The jail forged him, and truly formed him into a mature, disciplined and dedicated man. Behind the bars, he had quickly transformed the struggle from  a physical resistance into moral confrontation. “Free Mandela”, soon quickly turned into a rallying cry not just in South Africa but around the world.
Mandela was truly different. Day after day of hard labour in a limestone quarry, chipping away at white rock under a merciless sun without as much as a protective eyewear, would eventually undo his tear-duct, but not his mind and heart. Eddie Daniels, a fellow prisoner in Robben Island, had recalled how anytime he felt the depression and the pressure of the prison condition; he would just have to see the 6-ft. 2-in. Mandela walking tall through the courtyard and he would be revived once again. He had wept as he narrated how Mandela—“Mandela, my leader!”—came into his cell and crouched down to wash out his pail of vomit and blood and excrement.

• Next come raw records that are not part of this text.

==> config.mk <==
export PLATFORM = sky130hd
export DESIGN_NAME = i2s_audio_in
export DESIGN_NICKNAME = d
export VERILOG_FILES = /design/src/rtl/i2s_pkg.sv /design/src/rtl/i2s_sync.sv /design/src/rtl/i2s_audio_in.sv
export SDC_FILE = /design/constraint.sdc
export NUM_CORES = 1
export LEC_CHECK = 0
export ABC_CLOCK_PERIOD_IN_PS = 1700
export CAP_MARGIN = 5
export CORE_ASPECT_RATIO = 0.75
export CORE_MARGIN = 2
export CORE_UTILIZATION = 42
export DETAILED_ROUTE_END_ITERATION = 10
export GPL_TIMING_DRIVEN = 0
export PLACE_DENSITY = 0.7
export SLEW_MARGIN = 30
export SYNTH_ARGS = -nofsm -noshare
export SYNTH_HDL_FRONTEND = slang
export SYNTH_HIERARCHICAL = 1
export SYNTH_SLANG_ARGS = --single-unit
==> constraint.sdc <==
create_clock -name clk -period 1.7 [get_ports clk]
set_input_delay 0.34 -clock clk [delete_from_list [all_inputs] [get_ports clk]]
set_output_delay 0.34 -clock clk [all_outputs]
set_load 0.02 [all_outputs]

Mandela was a man of character and intellect, and both for him are intrinsically interwoven. As a parent, a prisoner, and later as a president, education was dear to him—a far cry to its blithe disregard among many African leaders, past and present. He saw education and learning as lifelong commitment. And even while in the island, he pursued his legal education and encouraged others to do the same. He realised that intellectual emancipation comes first before social liberation, and that the greatest bondage was the bondage of the mind.

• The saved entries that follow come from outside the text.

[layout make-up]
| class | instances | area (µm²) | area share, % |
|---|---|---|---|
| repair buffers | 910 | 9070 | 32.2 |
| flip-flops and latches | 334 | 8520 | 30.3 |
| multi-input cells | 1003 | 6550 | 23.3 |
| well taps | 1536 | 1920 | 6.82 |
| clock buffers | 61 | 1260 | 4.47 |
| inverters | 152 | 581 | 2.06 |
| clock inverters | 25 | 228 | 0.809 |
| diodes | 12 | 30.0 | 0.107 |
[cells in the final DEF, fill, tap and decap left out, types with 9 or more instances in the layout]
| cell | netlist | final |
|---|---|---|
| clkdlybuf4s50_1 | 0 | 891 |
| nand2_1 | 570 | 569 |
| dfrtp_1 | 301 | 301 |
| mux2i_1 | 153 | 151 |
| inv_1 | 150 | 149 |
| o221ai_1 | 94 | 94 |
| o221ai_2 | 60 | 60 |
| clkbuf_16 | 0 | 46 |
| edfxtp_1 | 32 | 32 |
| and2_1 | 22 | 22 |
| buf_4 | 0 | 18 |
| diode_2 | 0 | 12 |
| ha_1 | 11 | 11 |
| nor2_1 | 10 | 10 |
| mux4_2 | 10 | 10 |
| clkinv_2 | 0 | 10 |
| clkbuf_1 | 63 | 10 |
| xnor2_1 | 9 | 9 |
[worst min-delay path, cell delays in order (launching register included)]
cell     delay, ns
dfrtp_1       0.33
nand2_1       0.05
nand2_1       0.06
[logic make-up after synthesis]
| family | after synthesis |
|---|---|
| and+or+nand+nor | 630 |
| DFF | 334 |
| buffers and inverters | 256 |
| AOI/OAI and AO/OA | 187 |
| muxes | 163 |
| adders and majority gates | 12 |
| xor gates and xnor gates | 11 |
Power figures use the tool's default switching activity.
### src/rtl/psram_arb_pkg.sv
// Shared types and sizes for the PSRAM user-port arbiter.
package psram_arb_pkg;
  localparam int ADDR_W      = 21;
  localparam int DATA_W      = 32;
  localparam int BURST_WORDS = 4;
  localparam int BURST_W     = DATA_W * BURST_WORDS;

  typedef enum logic [1:0] {
    IDLE = 2'd0,
    WR   = 2'd1,
    RD   = 2'd2
  } arb_state_t;

  typedef logic port_idx_t;

  // Word idx of a 4-word burst; word0 sits in the low bits.
  function automatic logic [DATA_W-1:0] burst_word(input logic [BURST_W-1:0] burst,
                                                   input logic [1:0] idx);
    return burst[idx*DATA_W +: DATA_W];
  endfunction
endpackage

### src/rtl/psram_arb_rr.sv
// Two-way round-robin picker: on a tie the port not granted last wins.
module psram_arb_rr
  import psram_arb_pkg::*;
(
  input  logic [1:0] req,
  input  port_idx_t  last,
  output logic [1:0] grant
);

  // One-hot grant from the request pair and the last winner
  always_comb begin
    grant = 2'b00;
    case (req)
      2'b01:   grant = 2'b01;
      2'b10:   grant = 2'b10;
      2'b11:   grant = last ? 2'b01 : 2'b10;
      default: grant = 2'b00;
    endcase
  end

endmodule

### src/rtl/psram_arbiter.sv
// Two-port arbiter and burst-16 command sequencer for the PSRAM user port;
// grants round-robin, streams write words, returns read beats, times out reads.
module psram_arbiter
  import psram_arb_pkg::*;
#(
  parameter int CMD_GAP    = 14,
  parameter int RD_TIMEOUT = 63
) (
  input  logic               clk,
  input  logic               rst_n,
  input  logic               init_calib,
  input  logic               p0_req,
  input  logic               p0_we,
  input  logic [ADDR_W-1:0]  p0_addr,
  input  logic [BURST_W-1:0] p0_wdata,
  output logic               p0_gnt,
  output logic [DATA_W-1:0]  p0_rdata,
  output logic               p0_rvalid,
  output logic               p0_done,
  output logic               p0_err,
  input  logic               p1_req,
  input  logic               p1_we,
  input  logic [ADDR_W-1:0]  p1_addr,
  input  logic [BURST_W-1:0] p1_wdata,
  output logic               p1_gnt,
  output logic [DATA_W-1:0]  p1_rdata,
  output logic               p1_rvalid,
  output logic               p1_done,
  output logic               p1_err,
  output logic               mem_cmd,
  output logic               mem_cmd_en,
  output logic [ADDR_W-1:0]  mem_addr,
  output logic [DATA_W-1:0]  mem_wr_data,
  output logic [3:0]         mem_data_mask,
  input  logic [DATA_W-1:0]  mem_rd_data,
  input  logic               mem_rd_valid,
  output logic               busy
);

  localparam logic [7:0] GAP_LOAD = 8'(CMD_GAP - 1);
  localparam logic [7:0] TMO_LAST = 8'(RD_TIMEOUT - 1);

  arb_state_t         state_r, state_s;
  logic [7:0]         gap_r, gap_s, tcnt_r, tcnt_s;
  logic [1:0]         wcnt_r, wcnt_s, beat_r, beat_s;
  port_idx_t          last_r, last_s, owner_r, owner_s, win_s;
  logic [BURST_W-1:0] wdata_r, wdata_s, sel_wdata_s;
  logic [1:0]         gnt_r, gnt_s, done_r, done_s, err_r, err_s, rvalid_r, rvalid_s;
  logic [1:0]         req_s, rr_grant_s;
  logic               cmd_r, cmd_s, cmd_en_r, cmd_en_s, sel_we_s;
  logic [ADDR_W-1:0]  addr_r, addr_s, sel_addr_s;
  logic [DATA_W-1:0]  wr_data_r, wr_data_s, rdata0_r, rdata0_s, rdata1_r, rdata1_s;

  assign req_s = {p1_req, p0_req};

  psram_arb_rr u_rr (
    .req   (req_s),
    .last  (last_r),
    .grant (rr_grant_s)
  );

  assign win_s       = rr_grant_s[1];
  assign sel_we_s    = win_s ? p1_we    : p0_we;
  assign sel_addr_s  = win_s ? p1_addr  : p0_addr;
  assign sel_wdata_s = win_s ? p1_wdata : p0_wdata;

  // Next-state and next-output logic for the sequencer
  always_comb begin
    state_s   = state_r;
    tcnt_s    = tcnt_r;
    wcnt_s    = wcnt_r;
    beat_s    = beat_r;
    last_s    = last_r;
    owner_s   = owner_r;
    wdata_s   = wdata_r;
    cmd_s     = cmd_r;
    addr_s    = addr_r;
    wr_data_s = wr_data_r;
    rdata0_s  = rdata0_r;
    rdata1_s  = rdata1_r;
    gnt_s     = 2'b00;
    done_s    = 2'b00;
    err_s     = 2'b00;
    rvalid_s  = 2'b00;
    cmd_en_s  = 1'b0;
    if (gap_r != 8'd0) begin
      gap_s = gap_r - 8'd1;
    end else begin
      gap_s = 8'd0;
    end

    case (state_r)
      IDLE: begin
        if ((gap_r == 8'd0) && init_calib && (rr_grant_s != 2'b00)) begin
          gnt_s    = rr_grant_s;
          cmd_en_s = 1'b1;
          cmd_s    = sel_we_s;
          addr_s   = sel_addr_s;
          owner_s  = win_s;
          last_s   = win_s;
          gap_s    = GAP_LOAD;
          if (sel_we_s) begin
            wdata_s   = sel_wdata_s;
            wr_data_s = burst_word(sel_wdata_s, 2'd0);
            wcnt_s    = 2'd1;
            state_s   = WR;
          end else begin
            tcnt_s  = 8'd0;
            beat_s  = 2'd0;
            state_s = RD;
          end
        end else begin
          state_s = IDLE;
        end
      end
      WR: begin
        wr_data_s = burst_word(wdata_r, wcnt_r);
        if (wcnt_r == 2'd3) begin
          done_s[owner_r] = 1'b1;
          state_s         = IDLE;
        end else begin
          wcnt_s = wcnt_r + 2'd1;
        end
      end
      RD: begin
        tcnt_s = tcnt_r + 8'd1;
        if (mem_rd_valid) begin
          rvalid_s[owner_r] = 1'b1;
          beat_s            = beat_r + 2'd1;
          if (owner_r) begin
            rdata1_s = mem_rd_data;
          end else begin
            rdata0_s = mem_rd_data;
          end
        end else begin
          beat_s = beat_r;
        end
        // A 4th beat arriving on the timeout cycle still completes cleanly
        if (mem_rd_valid && (beat_r == 2'd3)) begin
          done_s[owner_r] = 1'b1;
          state_s         = IDLE;
        end else if (tcnt_r == TMO_LAST) begin
          done_s[owner_r] = 1'b1;
          err_s[owner_r]  = 1'b1;
          state_s         = IDLE;
        end else begin
          state_s = RD;
        end
      end
      default: begin
        state_s = IDLE;
      end
    endcase
  end

  // State and registered-output flops
  always_ff @(posedge clk or negedge rst_n) begin
    if (!rst_n) begin
      state_r   <= IDLE;
      gap_r     <= 8'd0;
      tcnt_r    <= 8'd0;
      wcnt_r    <= 2'd0;
      beat_r    <= 2'd0;
      last_r    <= 1'b1;
      owner_r   <= 1'b0;
      wdata_r   <= '0;
      gnt_r     <= 2'b00;
      done_r    <= 2'b00;
      err_r     <= 2'b00;
      rvalid_r  <= 2'b00;
      cmd_r     <= 1'b0;
      cmd_en_r  <= 1'b0;
      addr_r    <= '0;
      wr_data_r <= '0;
      rdata0_r  <= '0;
      rdata1_r  <= '0;
    end else begin
      state_r   <= state_s;
      gap_r     <= gap_s;
      tcnt_r    <= tcnt_s;
      wcnt_r    <= wcnt_s;
      beat_r    <= beat_s;
      last_r    <= last_s;
      owner_r   <= owner_s;
      wdata_r   <= wdata_s;
      gnt_r     <= gnt_s;
      done_r    <= done_s;
      err_r     <= err_s;
      rvalid_r  <= rvalid_s;
      cmd_r     <= cmd_s;
      cmd_en_r  <= cmd_en_s;
      addr_r    <= addr_s;
      wr_data_r <= wr_data_s;
      rdata0_r  <= rdata0_s;
      rdata1_r  <= rdata1_s;
    end
  end

  assign p0_gnt        = gnt_r[0];
  assign p1_gnt        = gnt_r[1];
  assign p0_done       = done_r[0];
  assign p1_done       = done_r[1];
  assign p0_err        = err_r[0];
  assign p1_err        = err_r[1];
  assign p0_rvalid     = rvalid_r[0];
  assign p1_rvalid     = rvalid_r[1];
  assign p0_rdata      = rdata0_r;
  assign p1_rdata      = rdata1_r;
  assign mem_cmd       = cmd_r;
  assign mem_cmd_en    = cmd_en_r;
  assign mem_addr      = addr_r;
  assign mem_wr_data   = wr_data_r;
  assign mem_data_mask = 4'b0000;
  assign busy          = (state_r != IDLE);

endmodule

### config.mk
export PLATFORM = sky130hd
export DESIGN_NAME = psram_arbiter
export DESIGN_NICKNAME = d
export VERILOG_FILES = /design/src/rtl/psram_arb_pkg.sv /design/src/rtl/psram_arb_rr.sv /design/src/rtl/psram_arbiter.sv
export SDC_FILE = /design/constraint.sdc
export NUM_CORES = 1
export LEC_CHECK = 0
export CAP_MARGIN = 20
export CORE_ASPECT_RATIO = 0.75
export CORE_MARGIN = 5
export CORE_UTILIZATION = 40
export CTS_BUF_LIST = sky130_fd_sc_hd__clkbuf_2
export DETAILED_ROUTE_END_ITERATION = 8
export GPL_TIMING_DRIVEN = 0
export PLACE_DENSITY = 0.73
export SYNTH_ARGS = -nofsm -noshare
export SYNTH_HDL_FRONTEND = slang
export SYNTH_SLANG_ARGS = --single-unit
export TNS_END_PERCENT = 100
### constraint.sdc
create_clock -name clk -period 2.87 [get_ports clk]
set_input_delay 0.574 -clock clk [delete_from_list [all_inputs] [get_ports clk]]
set_output_delay 0.574 -clock clk [all_outputs]
set_load 0.01 [all_outputs]
==> config.mk <==
export PLATFORM = sky130hd
export DESIGN_NAME = seq_divider_12x6
export DESIGN_NICKNAME = d
export VERILOG_FILES = /design/src/rtl/div_pkg.sv /design/src/rtl/div_step.sv /design/src/rtl/seq_divider_12x6.sv
export SDC_FILE = /design/constraint.sdc
export NUM_CORES = 1
export LEC_CHECK = 0
export ABC_CLOCK_PERIOD_IN_PS = 2900
export BUFFER_PORTS_ARGS = -buffer_cell sky130_fd_sc_hd__buf_2
export CAP_MARGIN = 20
export CORE_ASPECT_RATIO = 2
export CORE_UTILIZATION = 25
export CTS_CLUSTER_SIZE = 8
export DETAILED_ROUTE_END_ITERATION = 7
export GPL_TIMING_DRIVEN = 0
export PLACE_DENSITY = 0.5
export SYNTH_ARGS = -nofsm -noshare
export SYNTH_HDL_FRONTEND = slang
export SYNTH_SLANG_ARGS = --single-unit
==> constraint.sdc <==
create_clock -name clk -period 2.9 [get_ports clk]
set_clock_uncertainty 0.15 [all_clocks]
set_input_delay 0.145 -clock clk [delete_from_list [all_inputs] [get_ports clk]]
set_output_delay 0.145 -clock clk [all_outputs]
set_load 0.03 [all_outputs]
==> src/rtl/div_pkg.sv <==
// Shared definitions for the sequential restoring divider.
// Provides the FSM state type and the default operand widths.
// No ports; imported by seq_divider_12x6.
package div_pkg;

  localparam int DIVIDEND_W_DEF = 12;
  localparam int DIVISOR_W_DEF  = 6;

  typedef enum logic [1:0] {
    IDLE = 2'd0,
    RUN  = 2'd1,
    DONE = 2'd2
  } state_t;

endpackage

==> src/rtl/div_step.sv <==
// One restoring division step: shift in a dividend bit, trial subtract, select.
// Latency: purely combinational. Backpressure: none.
// Ports: rem_in (partial remainder), bit_in (next dividend bit), divisor,
//        rem_out (next partial remainder), q_bit (quotient bit produced).
module div_step #(
  parameter int DIVISOR_W = 6
) (
  input  logic [DIVISOR_W:0]   rem_in,
  input  logic                 bit_in,
  input  logic [DIVISOR_W-1:0] divisor,
  output logic [DIVISOR_W:0]   rem_out,
  output logic                 q_bit
);

  logic [DIVISOR_W:0] shifted;
  logic [DIVISOR_W:0] trial;
  logic               ge;

  assign shifted = {rem_in[DIVISOR_W-1:0], bit_in};
  assign trial   = shifted - {1'b0, divisor};
  // A set MSB in rem_in means the true shifted value exceeds 2^(W+1), so it
  // is certainly >= divisor; the modular subtraction above is still exact.
  assign ge      = rem_in[DIVISOR_W] | (shifted >= {1'b0, divisor});

  assign rem_out = ge ? trial : shifted;
  assign q_bit   = ge;

endmodule

==> src/rtl/seq_divider_12x6.sv <==
// Sequential unsigned restoring divider, one quotient bit per clock.
// Latency: done pulses DIVIDEND_W cycles after the accepting edge (1 for a
// zero divisor when DIV_ZERO_CHECK_EN is defined). Backpressure: start is
// only accepted in IDLE or DONE; it is ignored while busy.
// Ports: clk, rst (sync, active-high), start, dividend, divisor in;
//        busy, done (1-cycle pulse), quotient, remainder, div_by_zero out.
// Build option: DIV_ZERO_CHECK_EN short-circuits division by zero.
module seq_divider_12x6
  import div_pkg::*;
#(
  parameter int DIVIDEND_W = DIVIDEND_W_DEF,
  parameter int DIVISOR_W  = DIVISOR_W_DEF
) (
  input  logic                  clk,
  input  logic                  rst,
  input  logic                  start,
  input  logic [DIVIDEND_W-1:0] dividend,
  input  logic [DIVISOR_W-1:0]  divisor,
  output logic                  busy,
  output logic                  done,
  output logic [DIVIDEND_W-1:0] quotient,
  output logic [DIVISOR_W-1:0]  remainder,
  output logic                  div_by_zero
);

  localparam int CNT_W = $clog2(DIVIDEND_W);
  localparam logic [CNT_W-1:0] LAST_STEP = CNT_W'(DIVIDEND_W - 1);

  state_t                  state;
  logic [CNT_W-1:0]        count;
  // Dividend bits shift out of the MSB while quotient bits shift into the LSB.
  logic [DIVIDEND_W-1:0]   dq;
  logic [DIVISOR_W-1:0]    dsr;
  logic [DIVISOR_W:0]      prem;
  logic [DIVISOR_W:0]      rem_next;
  logic                    q_bit;

  div_step #(
    .DIVISOR_W (DIVISOR_W)
  ) u_step (
    .rem_in  (prem),
    .bit_in  (dq[DIVIDEND_W-1]),
    .divisor (dsr),
    .rem_out (rem_next),
    .q_bit   (q_bit)
  );

`ifdef DIV_ZERO_CHECK_EN
  logic dbz;
  // Set for the single cycle between accepting a zero divisor and DONE.
  logic zero_pend;
`endif

  always_ff @(posedge clk) begin
    if (rst) begin
      state     <= IDLE;
      count     <= '0;
      dq        <= '0;
      dsr       <= '0;
      prem      <= '0;
      quotient  <= '0;
      remainder <= '0;
`ifdef DIV_ZERO_CHECK_EN
      dbz       <= 1'b0;
      zero_pend <= 1'b0;
`endif
    end else begin
      case (state)
        IDLE, DONE: begin
`ifdef DIV_ZERO_CHECK_EN
          if (zero_pend) begin
            state     <= DONE;
            zero_pend <= 1'b0;
            quotient  <= '1;
            remainder <= '0;
            dbz       <= 1'b1;
          end else
`endif
          if (start) begin
            dq    <= dividend;
            dsr   <= divisor;
            prem  <= '0;
            count <= '0;
`ifdef DIV_ZERO_CHECK_EN
            if (divisor == '0) begin
              state     <= IDLE;
              zero_pend <= 1'b1;
            end else begin
              state <= RUN;
            end
`else
            state <= RUN;
`endif
          end else begin
            state <= IDLE;
          end
        end

        RUN: begin
          dq    <= {dq[DIVIDEND_W-2:0], q_bit};
          prem  <= rem_next;
          count <= count + 1'b1;
          if (count == LAST_STEP) begin
            // Final step result goes straight to the output registers.
            state     <= DONE;
            quotient  <= {dq[DIVIDEND_W-2:0], q_bit};
            remainder <= rem_next[DIVISOR_W-1:0];
`ifdef DIV_ZERO_CHECK_EN
            dbz       <= 1'b0;
`endif
          end
        end

        default: state <= IDLE;
      endcase
    end
  end

  assign busy = (state == RUN);
  assign done = (state == DONE);

`ifdef DIV_ZERO_CHECK_EN
  assign div_by_zero = dbz;
`else
  assign div_by_zero = 1'b0;
`endif

endmodule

In Africa, Mandela was not the first to move from prison to power, but he is now its greatest figure, and self-consciously so. The true character of the man was revealed when upon assumption into office, he continued to be the humble, sincere, and moral leader of the nation he so loved in his youth and struggled for before and during incarceration. In his consistency, conviction and courage, he unveiled a truly remarkable character the likes of which is a rarity in the continent.
More importantly, unlike Robert Mugabe’s Zimbabwe that seized the land of white settlers and nationalised foreign industries, Mandela’s greatest gift was nurturing a rainbow culture of multi-racial, free, and tolerant society. He made a deal with the men who put him in prison for 27 years—a deal that temporarily protected the jobs, the lands and the industrial wealth of the white minority, a deal that made the disenfranchised majority wait patiently for their reparations, a deal that minimised the flight of white capital and expertise and averted a prolonged bloodbath.”
His final stage of apotheosis was his resistance to become an autocrat by freely choosing to be a one-term president. In this stroke of genius, Madiba rose above the tumult of African nationalists into its defining legend. It was certainly an action that made him the equal of the likes of George Washington who in serving one term in office, provided the basis of national unity and the model of future political succession and was said to be “the prime native hero, the necessary creation for a new country”, “the Patriot Hero of our Revolution, the Christian statesman of our Republic, great in goodness, and good in greatness.”
In these three phases of his life—protester, prisoner, and president—Nelson Mandela has proved once and for all, that leadership matters, that good leadership is possible, that a nation becomes great when there are people who self-consciously choose principle over power, reconciliation over revenge, greatness over greed, the nation over the self, sometimes over the tyranny of cousins and tribes. Africa will never be the same became Madiba lived here.